Personal information
- Full name: Wallingford Mendelson
- Born: 29 December 1872 Geraldine, Canterbury, New Zealand
- Died: 19 August 1902 (aged 29) Durban, Colony of Natal

Domestic team information
- 1893-94: Canterbury

Career statistics
| Competition | First-class |
| Matches | 1 |
| Runs scored | 7 |
| Batting average | 7.00 |
| 100s/50s | 0/0 |
| Top score | 7 |
| Catches/stumpings | 0/– |
- Source: Cricinfo, 11 January 2020

= Wally Mendelson =

New Zealand cricketer and rugby union player

Wallingford Mendelson (29 December 1872 – 19 August 1902) was a New Zealand cricketer, rugby player and athlete of the 1890s, who became a lawyer.

==Life and career==
Wally Mendelson was one of several children of Julius Mendelson, who was the first postmaster in Temuka, in the South Canterbury region, in 1869. He was educated at Christ's College, Christchurch, and the University of Otago, where he graduated with a BA in 1892. A batsman, he played one first-class match for Canterbury in 1893-94. He won the New Zealand long jump championship in 1893.
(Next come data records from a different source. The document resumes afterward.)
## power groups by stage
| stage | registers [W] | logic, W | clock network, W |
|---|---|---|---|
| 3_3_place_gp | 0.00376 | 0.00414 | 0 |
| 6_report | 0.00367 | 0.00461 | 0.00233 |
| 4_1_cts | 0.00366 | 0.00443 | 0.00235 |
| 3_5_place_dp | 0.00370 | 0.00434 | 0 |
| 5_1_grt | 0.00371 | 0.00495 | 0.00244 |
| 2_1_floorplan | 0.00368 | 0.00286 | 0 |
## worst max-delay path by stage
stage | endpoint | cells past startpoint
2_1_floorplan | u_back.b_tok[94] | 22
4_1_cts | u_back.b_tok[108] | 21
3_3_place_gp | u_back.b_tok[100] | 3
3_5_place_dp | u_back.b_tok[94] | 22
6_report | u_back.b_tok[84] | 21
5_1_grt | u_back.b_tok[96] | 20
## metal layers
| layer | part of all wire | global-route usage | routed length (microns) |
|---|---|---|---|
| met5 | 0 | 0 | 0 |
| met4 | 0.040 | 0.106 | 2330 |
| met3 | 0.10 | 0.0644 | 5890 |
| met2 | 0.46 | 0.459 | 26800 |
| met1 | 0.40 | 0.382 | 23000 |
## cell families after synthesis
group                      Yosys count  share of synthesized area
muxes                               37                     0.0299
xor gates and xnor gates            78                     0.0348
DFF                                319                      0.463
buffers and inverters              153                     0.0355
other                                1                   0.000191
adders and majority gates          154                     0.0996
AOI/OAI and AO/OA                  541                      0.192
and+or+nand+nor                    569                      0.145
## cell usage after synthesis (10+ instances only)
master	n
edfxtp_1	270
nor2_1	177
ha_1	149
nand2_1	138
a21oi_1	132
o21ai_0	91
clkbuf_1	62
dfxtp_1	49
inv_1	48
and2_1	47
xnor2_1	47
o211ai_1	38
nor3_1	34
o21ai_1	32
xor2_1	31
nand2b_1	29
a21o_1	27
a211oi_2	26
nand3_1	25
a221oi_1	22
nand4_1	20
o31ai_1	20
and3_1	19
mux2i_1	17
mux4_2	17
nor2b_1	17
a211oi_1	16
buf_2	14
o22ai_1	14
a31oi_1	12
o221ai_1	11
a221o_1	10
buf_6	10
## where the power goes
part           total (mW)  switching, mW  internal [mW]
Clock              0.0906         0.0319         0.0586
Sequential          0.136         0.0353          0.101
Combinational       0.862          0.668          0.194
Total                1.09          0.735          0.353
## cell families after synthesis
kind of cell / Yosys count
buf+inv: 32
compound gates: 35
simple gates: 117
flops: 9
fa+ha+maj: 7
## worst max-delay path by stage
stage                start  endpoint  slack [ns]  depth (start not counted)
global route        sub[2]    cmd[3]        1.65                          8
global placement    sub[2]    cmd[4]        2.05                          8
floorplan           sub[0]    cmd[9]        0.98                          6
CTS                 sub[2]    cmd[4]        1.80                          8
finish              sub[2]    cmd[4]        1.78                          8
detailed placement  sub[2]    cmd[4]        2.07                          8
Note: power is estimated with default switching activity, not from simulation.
--- src/rtl/core/kaf_pkg.sv ---
package kaf_pkg;

    localparam int unsigned DATA_W = 32;
    localparam int unsigned REG_W  = 31;
    localparam logic [15:0] DT_DEFAULT = 16'd655;

    localparam logic [REG_W-1:0] ANGLE_NOISE_RST   = 31'd268435;
    localparam logic [REG_W-1:0] BIAS_NOISE_RST    = 31'd805306;
    localparam logic [REG_W-1:0] MEASURE_NOISE_RST = 31'd8053064;

    typedef enum logic [1:0] {
        CFG_ANGLE_NOISE   = 2'd0,
        CFG_BIAS_NOISE    = 2'd1,
        CFG_MEASURE_NOISE = 2'd2
    } cfg_idx_t;

    // datapath micro-operations, one per controller step
    typedef enum logic [4:0] {
        OP_NONE,
        OP_LOAD,
        OP_ANG_PRED,
        OP_T,
        OP_INNER,
        OP_P00,
        OP_P01P10,
        OP_P11,
        OP_S,
        OP_DIV_K0,
        OP_DIV_K1,
        OP_Y,
        OP_ANG_COR,
        OP_BIAS_COR,
        OP_NP00,
        OP_NP01,
        OP_NP10,
        OP_NP11,
        OP_STORE
    } op_t;

    typedef struct packed {
        op_t  op;
        logic div_start;
    } cmd_t;

    typedef struct packed {
        logic div_busy;
        logic s_pos;
    } status_t;

    function automatic logic signed [31:0] sat32(input logic signed [71:0] v);
        logic signed [31:0] r;
        if (v > 72'sd2147483647)
            r = 32'sh7fffffff;
        else if (v < -72'sd2147483648)
            r = 32'sh80000000;
        else
            r = v[31:0];
        return r;
    endfunction

    // round to nearest, ties upward, arithmetic shift
    function automatic logic signed [71:0] rshift16(input logic signed [71:0] v);
        logic signed [71:0] a;
        a = v + 72'sd32768;
        return a >>> 16;
    endfunction

    function automatic logic signed [71:0] rshift28(input logic signed [71:0] v);
        logic signed [71:0] a;
        a = v + 72'sd134217728;
        return a >>> 28;
    endfunction

endpackage

--- src/rtl/core/kaf_ctrl.sv ---
// sequencer stepping the datapath through one filter update
module kaf_ctrl (
    input  logic              clk,
    input  logic              rst_n,
    input  logic              in_valid,
    output logic              in_stall,
    output logic              in_take,
    output logic              out_valid,
    input  logic              out_stall,
    output kaf_pkg::cmd_t     cmd,
    input  kaf_pkg::status_t  status
);

    typedef enum logic [4:0] {
        ST_IDLE, ST_LOAD, ST_ANG, ST_T, ST_INNER, ST_P00, ST_P0110, ST_P11, ST_S,
        ST_K0_GO, ST_K0_WAIT, ST_K1_GO, ST_K1_WAIT, ST_Y, ST_ACOR, ST_BCOR,
        ST_N00, ST_N01, ST_N10, ST_N11, ST_STORE
    } state_t;

    state_t state_reg, state_next;
    logic   out_valid_reg, out_valid_next;

    // a new item may start in the idle state once the previous result slot is free or leaving
    assign in_stall  = !(state_reg == ST_IDLE && (!out_valid_reg || !out_stall));
    assign in_take   = in_valid && !in_stall;
    assign out_valid = out_valid_reg;

    always_comb
    begin
        state_next     = state_reg;
        out_valid_next = out_valid_reg;
        cmd.op         = kaf_pkg::OP_NONE;
        cmd.div_start  = 1'b0;
        if (out_valid_reg && !out_stall)
            out_valid_next = 1'b0;
        unique case (state_reg)
            ST_IDLE:    if (in_take) state_next = ST_LOAD;
            ST_LOAD:    begin cmd.op = kaf_pkg::OP_LOAD;     state_next = ST_ANG;   end
            ST_ANG:     begin cmd.op = kaf_pkg::OP_ANG_PRED; state_next = ST_T;     end
            ST_T:       begin cmd.op = kaf_pkg::OP_T;        state_next = ST_INNER; end
            ST_INNER:   begin cmd.op = kaf_pkg::OP_INNER;    state_next = ST_P00;   end
            ST_P00:     begin cmd.op = kaf_pkg::OP_P00;      state_next = ST_P0110; end
            ST_P0110:   begin cmd.op = kaf_pkg::OP_P01P10;   state_next = ST_P11;   end
            ST_P11:     begin cmd.op = kaf_pkg::OP_P11;      state_next = ST_S;     end
            ST_S:       begin cmd.op = kaf_pkg::OP_S;        state_next = ST_K0_GO; end
            ST_K0_GO:
            begin
                if (status.s_pos)
                begin
                    cmd.div_start = 1'b1;
                    state_next    = ST_K0_WAIT;
                end
                else
                    state_next = ST_Y;
            end
            ST_K0_WAIT:
            begin
                cmd.op = kaf_pkg::OP_DIV_K0;
                if (!status.div_busy) state_next = ST_K1_GO;
            end
            ST_K1_GO:
            begin
                cmd.op        = kaf_pkg::OP_DIV_K1;
                cmd.div_start = 1'b1;
                state_next    = ST_K1_WAIT;
            end
            ST_K1_WAIT:
            begin
                cmd.op = kaf_pkg::OP_DIV_K1;
                if (!status.div_busy) state_next = ST_Y;
            end
            ST_Y:       begin cmd.op = kaf_pkg::OP_Y;        state_next = ST_ACOR;  end
            ST_ACOR:    begin cmd.op = kaf_pkg::OP_ANG_COR;  state_next = ST_BCOR;  end
            ST_BCOR:    begin cmd.op = kaf_pkg::OP_BIAS_COR; state_next = ST_N00;   end
            ST_N00:     begin cmd.op = kaf_pkg::OP_NP00;     state_next = ST_N01;   end
            ST_N01:     begin cmd.op = kaf_pkg::OP_NP01;     state_next = ST_N10;   end
            ST_N10:     begin cmd.op = kaf_pkg::OP_NP10;     state_next = ST_N11;   end
            ST_N11:     begin cmd.op = kaf_pkg::OP_NP11;     state_next = ST_STORE; end
            ST_STORE:
            begin
                cmd.op         = kaf_pkg::OP_STORE;
                out_valid_next = 1'b1;
                state_next     = ST_IDLE;
            end
            default:    state_next = ST_IDLE;
        endcase
    end

    always_ff @(posedge clk or negedge rst_n)
    begin
        if (!rst_n)
        begin
            state_reg     <= ST_IDLE;
            out_valid_reg <= 1'b0;
        end
        else
        begin
            state_reg     <= state_next;
            out_valid_reg <= out_valid_next;
        end
    end

`ifndef SYNTHESIS
    a_take_only_idle: assert property (@(posedge clk) disable iff (!rst_n)
        in_take |=> (state_reg == ST_LOAD))
        else $error("accepted item did not start processing");
    a_result_held: assert property (@(posedge clk) disable iff (!rst_n)
        (out_valid_reg && out_stall) |=> out_valid_reg)
        else $error("stalled result dropped");
    a_store_slot_free: assert property (@(posedge clk) disable iff (!rst_n)
        (state_reg == ST_STORE) |-> !(out_valid_reg && out_stall))
        else $error("result overwritten while waiting");
`endif

endmodule

--- config.mk ---
export PLATFORM = sky130hd
export DESIGN_NAME = kaf_ctrl
export DESIGN_NICKNAME = d
export VERILOG_FILES = /design/src/rtl/core/kaf_pkg.sv /design/src/rtl/core/kaf_ctrl.sv
export SDC_FILE = /design/constraint.sdc
export NUM_CORES = 1
export LEC_CHECK = 0
export BUFFER_PORTS_ARGS = -buffer_cell sky130_fd_sc_hd__buf_2
export CORE_AREA = 3 3 40 42
export DETAILED_ROUTE_END_ITERATION = 6
export DIE_AREA = 0 0 43 45
export PLACE_DENSITY_LB_ADDON = 0.12
export SLEW_MARGIN = 20
export SYNTH_ARGS = -nofsm -noshare
export SYNTH_HDL_FRONTEND = slang
export SYNTH_SLANG_ARGS = --single-unit
--- constraint.sdc ---
create_clock -name clk -period 2.8 [get_ports clk]
set_input_delay 0.56 -clock clk [delete_from_list [all_inputs] [get_ports clk]]
set_output_delay 0.56 -clock clk [all_outputs]
set_load 0.01 [all_outputs]
Word-level counts from Yosys, hierarchy flattened
Index checks and enable logic that the tools add are counted.
{ "word_totals": {"reg_bits": 6} }
{ "classes": {"n_eq_ne": 23, "n_mux": 10, "reduce_logical": 11} }
{ "ops": {"columns": ["operator", "count"], "rows": [
  ["$pmux 5 s20", 1],
  ["$pmux 5 s18", 1],
  ["$eq 5x4->1 const B", 8],
  ["$eq 5x5->1 const B", 5],
  ["$eq 5x3->1 const B", 4],
  ["$mux 5", 3],
  ["$eq 5x2->1 const B", 2],
  ["$ne 2x2->1 const B", 3],
  ["$eq 5x1->1 const B", 1],
  ["$logic_not 5->1", 1],
  ["$logic_and 1x1->1", 3],
  ["$logic_not 1->1", 3],
  ["$mux 1", 3],
  ["$mux 3", 1],
  ["$reduce_and 3->1", 1],
  ["$pmux 1 s2", 1],
  ["$reduce_bool 2->1", 1],
  ["$reduce_or 2->1", 1],
  ["$logic_or 1x1->1", 1]
]} }

Longest topological paths before layout
Gate-level depths: netlist of run 1.
{ "depth": {"word_depth": 6, "depth_mapped": 5, "ltp_nobuf": 4} }

Least setup slack after synthesis of run 1
Ideal clock, no wire load.
{ "synth_timing": {"path_type": "reg2out", "startpoint": "register state_reg[2]", "endpoint": "output port in_take", "arrival_ps": 1104, "required_time_ps": 2240, "setup_slack_ps": 1136, "path_stages_with_launch": 5, "cell_sequence": "dfrtp_1 > or2_1 > buf_6 > nor4_4 > and3_1"} }
{ "synth_via": {"elab_chain_len": 3} }
{ "synth_rtl": {"columns": ["item", "line", "text"], "rows": [
  ["start: declaration", "kaf_ctrl.sv:20", "state_t state_reg, state_next;"],
  ["start signal: assignment", "kaf_ctrl.sv:98", "state_reg <= state_next;"],
  ["$logic_not 5->1", "kaf_ctrl.sv:24", "assign in_stall = !(state_reg == ST_IDLE && (!out_valid_reg || !out_stall));"],
  ["$logic_and 1x1->1", "kaf_ctrl.sv:24", null],
  ["$logic_and 1x1->1", "kaf_ctrl.sv:25", "assign in_take = in_valid && !in_stall;"],
  ["end: declaration", "kaf_ctrl.sv:7", "output logic in_take,"]
]} }
No other way between the ends.

Final worst setup path of run 1
{ "layout_timing": {"startpoint": "register state_reg[3]", "endpoint": "output port in_take"} }
The elaborated chain is that of the path after synthesis.

==> reports/metrics.yaml, run 1 <==
hold_class: "in2async"
period_share: 0.782
ctsHoldBuffers: 0
drive_above_1_share: 0.292
synthSimpleGateAreaFrac: 0.282
vias: 477
hold_viol_final: 0
cp_max_fo: 11
grt_pass1_vias: 402
die_h_microns: 45
start_kind: "flip-flop"
cap_violations: 0
overflow: 0
clk_pin_slew_worst_paths_ps: 50
slew_headroom: 0.660
status: "finished clean"
mappedNetlistArea_sq_um: 519
crit_start: "state_reg[3]$_DFFE_PN0P_"
cts-root-buf: "clkbuf_4"
tns_ps: 0
rsz0062_at_grt: "no"
dieWidth_microns: 43
cts_made_buffers: 3
cts_setup_buffers: 0
finalInstanceArea_sq_um: 564
grt_pass1_wl_microns: 1830
first_pass_iters: 4
cts_resized: 0
gp_congestion: 0.782
power_density_nw_per_um2: 1240
fin_crit_ps: 2190
htree_num_levels: 1
yosysUniqueCellTypes: 28
final_nets: 80
cts_tree: "done"
insertion_delay_ps: 250
synthCells: 61
via_per_inst: 5.48
rr_startpoint: "state_reg[3]$_DFFE_PN0P_"
setup_viol: 0
final_antenna_net_count: 0
synth_top_family_by_area: "simple AND/OR/NAND/NOR gates"
max-clock-path-buffers: 2
hold_ws_ps: 128
ys_ff_latch: 6
drc: 0
ys_seq_area_frac: 0.289
area_growth_pct: 8.67
ys_warn_count: 0
leakage_nw: 0.250
synth_edf_count: 0
drt_iter0_markers: 11
place.port_buffers: 14
grt_usage: 0.132
layout_commonest_cell: "buf_2"
async_flop_share: 1.00
fin_worst_skew_ps: 4.06
final.fill_count: 129
most-common-layout-cells: "buf_2, dfrtp_1, nand2b_1, a21oi_1, nand2_1"
drt_wl_total_microns: 1100
synthMuxAreaShare: 0
required_ps: 2240
synth_xor_area_frac: 0.0337
fmax_mhz: 457
fin_ws_ps: 609
place_hpwl_microns: 808
initial_core_util: 0.404
antenna_found_initial: 0
largest_reg_flops: 5
peakVddDrop_mv: 0.617
synthAdderAreaFrac: 0
syn_nets: 67
worstSetupEndpointType: "output port"
wl_per_cell_microns: 12.7
rows: 13
preCtsSetupSlack_ps: 858
synth_compound_gate_area_share: 0.260
core-area_sq_um: 1280
worst_pin_slew_ps: 509
syn_avg_cell_area_sq_um: 8.51
io_pins: 15
worstPathArrival_ps: 1630
drv_slew: 0
grt_start_max_net_pins: 17
diodes: 0
ys.flop_type: "dfrtp_1"
cts_sinks: 6
place_area_sq_um: 542
design_power_total_mw: 0.699
dieArea_sq_um: 1940
worstSetupPathType: "reg2out"
## final cells by class
type / instances / area (sq um) / share of cell area
Timing Repair Buffer: 14 / 70.1 / 0.124
Multi-Input combinational cell: 48 / 299 / 0.530
Tap cell: 15 / 18.8 / 0.0333
Clock buffer: 3 / 22.5 / 0.0399
Inverter: 1 / 3.75 / 0.00665
Sequential cell: 6 / 150 / 0.266
## Yosys cell counts, types with 2 or more instances
cell	instances	share of area
nor2b_1	2	0.024
o21ai_1	3	0.029
o22ai_1	2	0.024
nor3_1	3	0.029
nand2b_1	5	0.060
o21ai_0	3	0.029
dfrtp_1	6	0.29
xor2_1	2	0.034
nor2_1	3	0.022
nand2_1	5	0.036
buf_6	4	0.087
a21oi_1	5	0.048
a31oi_1	3	0.036
## critical path, cell delays in order (launching register included)
cell and delay (ps):
dfrtp_1 490, or2_1 390, nor4_4 200, and3_1 180
buf_2 120
## power breakdown
part	internal [mW]	switching (mW)
logic	0.190	0.183
registers	0.123	0.123
clock network	0.0485	0.0320
total	0.361	0.338
## routing by layer
| layer | track usage | vias to the layer above | part of all wire |
|---|---|---|---|
| met5 | 0 | - | 0 |
| met2 | 0.180 | 18 | 0.44 |
| met1 | 0.169 | 213 | 0.43 |
| met4 | 0.0723 | 0 | 0.026 |
| li1 | - | 242 | - |
| met3 | 0.0677 | 4 | 0.094 |
## cells by family (layout without fill, tap and decap cells)
logic type             after synthesis  count (layout)
AO/OA/AOI/OAI                       22              22
flip-flops                           6               6
AND/OR/NAND/NOR                     24              24
XOR/XNOR                             2               2
buffers and inverters                7              18
## path summary, 6_finish.rpt
path | endpoint | slack, ps | cells after the start
worst max-delay path | in_take | 610 | 4
worst min register to register | out_valid$_DFFE_PN0P_ | 550 | 2
max in group asynchronous | state_reg[0]$_DFFE_PN0P_ | 2520 | 1
worst max register to register | state_reg[4]$_DFFE_PN0P_ | 1330 | 4
worst min-delay path | state_reg[3]$_DFFE_PN0P_ | 130 | 1
min in group clk | out_valid$_DFFE_PN0P_ | 550 | 2
## metrics by stage
step            util  instances
2_1_floorplan      -         61
4_1_cts        0.439         87
3_3_place_gp   0.422         84
3_5_place_dp   0.422         84
6_report       0.439         87
5_1_grt        0.439         87
Note: power is estimated with default switching activity, not from simulation.
==> run 2, diff against run 1 <==
ABC_AREA = 1   (was default)
clock period = 2.27 ns   (was 2.8 ns; I/O delays follow)
==> run 2 against run 1 <==
Effect of this change: synthesized cell count is 33% higher; wire length rose by 24%; count of clock-buffer cells in the layout unchanged; register-to-register slack got worse by 410 ps; first-iteration DRC count is 27% higher; combinational power rose by 49%; sequential share of layout area down 2.6 points.
==> reports/metrics.yaml, run 2 <==
ys_ff_latch: 6  # unchanged
cts_setup_buffers: 0  # unchanged
clk_pin_slew_worst_paths_ps: 40  # was 50 ps
dp.cells: 109  # was 84
ys_seq_area_frac: 0.288  # was 0.289
die_h_microns: 45  # unchanged
grt_pass1_wl_microns: 2400  # was 1830 microns
place.port_buffers: 14  # unchanged
synthCells: 81  # was 61
ys.flop_type: "dfrtp_1"  # unchanged
fin_crit_ps: 2070
setup_viol: 0  # unchanged
drv_slew: 0  # unchanged
io_pins: 15  # unchanged
peakVddDrop_mv: 0.591  # was 0.617 mV
worst_pin_slew_ps: 351  # was 509 ps
place_hpwl_microns: 1180  # was 808 microns
final_nets: 105  # was 80
dieWidth_microns: 43  # unchanged
worstPathArrival_ps: 1620  # was 1630 ps
cp_max_fo: 9  # was 11
drt_wl_total_microns: 1370  # was 1100 microns
cts_tree: "done"  # unchanged
cts_sinks: 6  # unchanged
leakage_nw: 0.361  # was 0.250 nW
synth_top_area_cell: "dfrtp_1"  # unchanged
ys_warn_count: 0  # unchanged
initial_core_util: 0.406  # was 0.404
first_pass_iters: 4  # unchanged
mappedNetlistArea_sq_um: 522  # was 519 sq um
drive_above_1_share: 0.320  # was 0.292
largest_reg_flops: 5  # unchanged
syn_avg_cell_area_sq_um: 6.44  # was 8.51 sq um
insertion_delay_ps: 240  # was 250 ps
worstSetupPathType: "reg2out"  # unchanged
grt_pass1_vias: 547  # was 402
diodes: 0  # unchanged
wl_met3_microns: 93  # was 104 microns
core-area_sq_um: 1280  # unchanged
yosysUniqueCellTypes: 19  # was 28
hold_class: "in2async"  # unchanged
required_ps: 1820  # was 2240 ps
vias: 590  # was 477
grt_start_max_net_pins: 10  # was 17
hold_viol_final: 0  # unchanged
met1_length_microns: 606  # was 477 microns
htree_num_levels: 1  # unchanged
async_flop_share: 1.00  # unchanged
period_share: 0.913
dr_wl_met2_microns: 643  # was 489 microns
ys_top_cells_by_area: "dfrtp_1, nand2_1, o21ai_0, nand3_1, nor2_1"  # was dfrtp_1, buf_6, nand2b_1, a21oi_1, nor4_4
drc: 0  # unchanged
power_density_nw_per_um2: 1410  # was 1240 nW/um^2
final_antenna_net_count: 0  # unchanged
cts_resized: 0  # unchanged
hold_ws_ps: 29.6  # was 128 ps
wl_per_cell_microns: 12.2  # was 12.7 microns
ctsHoldBuffers: 0  # unchanged
start_kind: "flip-flop"  # unchanged
cap_violations: 0  # unchanged
synth_edf_count: 0  # unchanged
dieArea_sq_um: 1940  # unchanged
tns_ps: 0  # unchanged
overflow: 0  # unchanged
via_per_inst: 5.27  # was 5.48
cts-root-buf: "clkbuf_4"  # unchanged
status: "finished clean"  # unchanged
fin_cells: 112  # was 87
cts_made_buffers: 3  # unchanged
rows: 13  # unchanged
grt_usage: 0.165  # was 0.132
syn_nets: 87  # was 67
ys_top_cells_by_count: "nand2_1, nor2_1, o21ai_0, dfrtp_1, nand3_1"  # was dfrtp_1, a21oi_1, nand2_1, nand2b_1, buf_6
maxUsedRoutingLayer: "met4"  # unchanged
worstSetupEndpointType: "output port"  # unchanged
max-clock-path-buffers: 2  # unchanged
area_growth_pct: 19.9  # was 8.67%
synth_most_common_cell: "nand2_1"  # was dfrtp_1
synth.top_cell.area_share: 0.288  # was 0.289
antenna_found_initial: 0  # unchanged
rsz0062_at_grt: "no"  # unchanged
fin_worst_skew_ps: 0.238  # was 4.06 ps
fmax_mhz: 483
drt_iter0_markers: 14  # was 11
most-common-layout-cells: "nand2_1, buf_2, nor2_1, o21ai_0"  # was buf_2, dfrtp_1, nand2b_1, a21oi_1, nand2_1
gp_congestion: 0.828  # was 0.782
slew_headroom: 0.766  # was 0.660
layout_commonest_cell: "nand2_1"  # was buf_2
[run 2: area by class of cell]
type                            instances  area (sq um)
Tap cell                               15          18.8
Clock buffer                            3          22.5
Timing Repair Buffer                   14          70.1
Fill cell                             140           659
Inverter                                9          33.8
Sequential cell                         6           150
Multi-Input combinational cell         65           330
[run 2: logic make-up after synthesis]
kind of cell,Yosys count,synth area share
compound gates,15,0.168
buf+inv,10,0.0791
simple gates,50,0.465
flops,6,0.288
[run 2: worst max-delay path, cell delays in order (launching register included)]
cell and delay [ps]:
dfrtp_1 510, inv_2 100, nand2_2 110, nor2_4 60
nand2_1 100, nand2_1 60, a21oi_1 190, nand3_1 100
buf_2 150
[run 2: worst paths after layout]
check | from | to | slack [ps] | depth (start not counted)
setup / recovery | state_reg[4]$_DFFE_PN0P_ | cmd[1] | 200 | 8
hold / removal | rst_n | state_reg[1]$_DFFE_PN0P_ | 30 | 1
setup reg to reg | state_reg[4]$_DFFE_PN0P_ | state_reg[1]$_DFFE_PN0P_ | 920 | 7
hold reg to reg | out_valid$_DFFE_PN0P_ | out_valid$_DFFE_PN0P_ | 540 | 2
max in group asynchronous | rst_n | state_reg[0]$_DFFE_PN0P_ | 2100 | 1
min in group clk | status[1] | state_reg[0]$_DFFE_PN0P_ | 470 | 4
[run 2: per-layer routing]
layer	GRT usage	vias up
met5	0	-
met4	0.0663	0
met3	0.0478	4
met2	0.257	27
met1	0.216	258
li1	-	301
[run 2: metrics by stage]
stage / power, mW / instance area, sq um / setup slack (ps) / util
floorplan: 0.618 / 522 / 719 / -
global route: 0.978 / 626 / 93.7 / 0.487
finish: 0.881 / 626 / 198 / 0.487
detailed placement: 0.787 / 603 / 475 / 0.469
global placement: 0.795 / 603 / 462 / 0.469
CTS: 0.886 / 626 / 209 / 0.487
[run 2: power by group]
group	switching (mW)	total, mW	internal (mW)
Combinational	0.349	0.556	0.207
Sequential	0.0841	0.231	0.147
Clock	0.0340	0.0935	0.0595
Total	0.467	0.881	0.413
==> run 3, diff against run 2 <==
CELL_PAD_IN_SITES_DETAIL_PLACEMENT = 1   (was default)
CELL_PAD_IN_SITES_GLOBAL_PLACEMENT = 1   (was default)
CORE_AREA = default   (was 3 3 40 42)
CORE_MARGIN = 3   (was default)
CORE_UTILIZATION = 33   (was default)
DIE_AREA = default   (was 0 0 43 45)
GPL_TIMING_DRIVEN = 0   (was default)
==> run 3 against run 2 <==
Effect of this change: global-route usage is 1.7 points higher; sequential cell count unchanged; sequential power down 2%; setup slack improved by 31 ps; sequential share of layout area down 0.28 points; non-clock buffer count is 1 higher; final area is 1.2% higher; count of clock-buffer cells in the layout unchanged; die area up 8.2%; critical endpoint is now cmd[2]; core utilization is 2.9 points lower.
He then studied law at Jesus College, Cambridge. He played rugby for Cambridge, winning his Blue in 1894, 1895 and 1896. He also won an athletics Blue in 1895, when he defeated Oxford University's champion athlete C. B. Fry in the long jump. He was admitted to the Bar at the Inner Temple in 1897.

Mendelson returned to New Zealand and practised law in Temuka, where he was an influential player and administrator in cricket and rugby in the South Canterbury region. Opening the batting for South Canterbury against Canterbury in a two-day match in December 1899 he scored 26 not out, carrying his bat in a total of 44 all out.

He moved to the Colony of Natal in May 1902, intending to live in South Africa permanently, but he contracted myelitis and died in hospital in Durban a few weeks after arriving.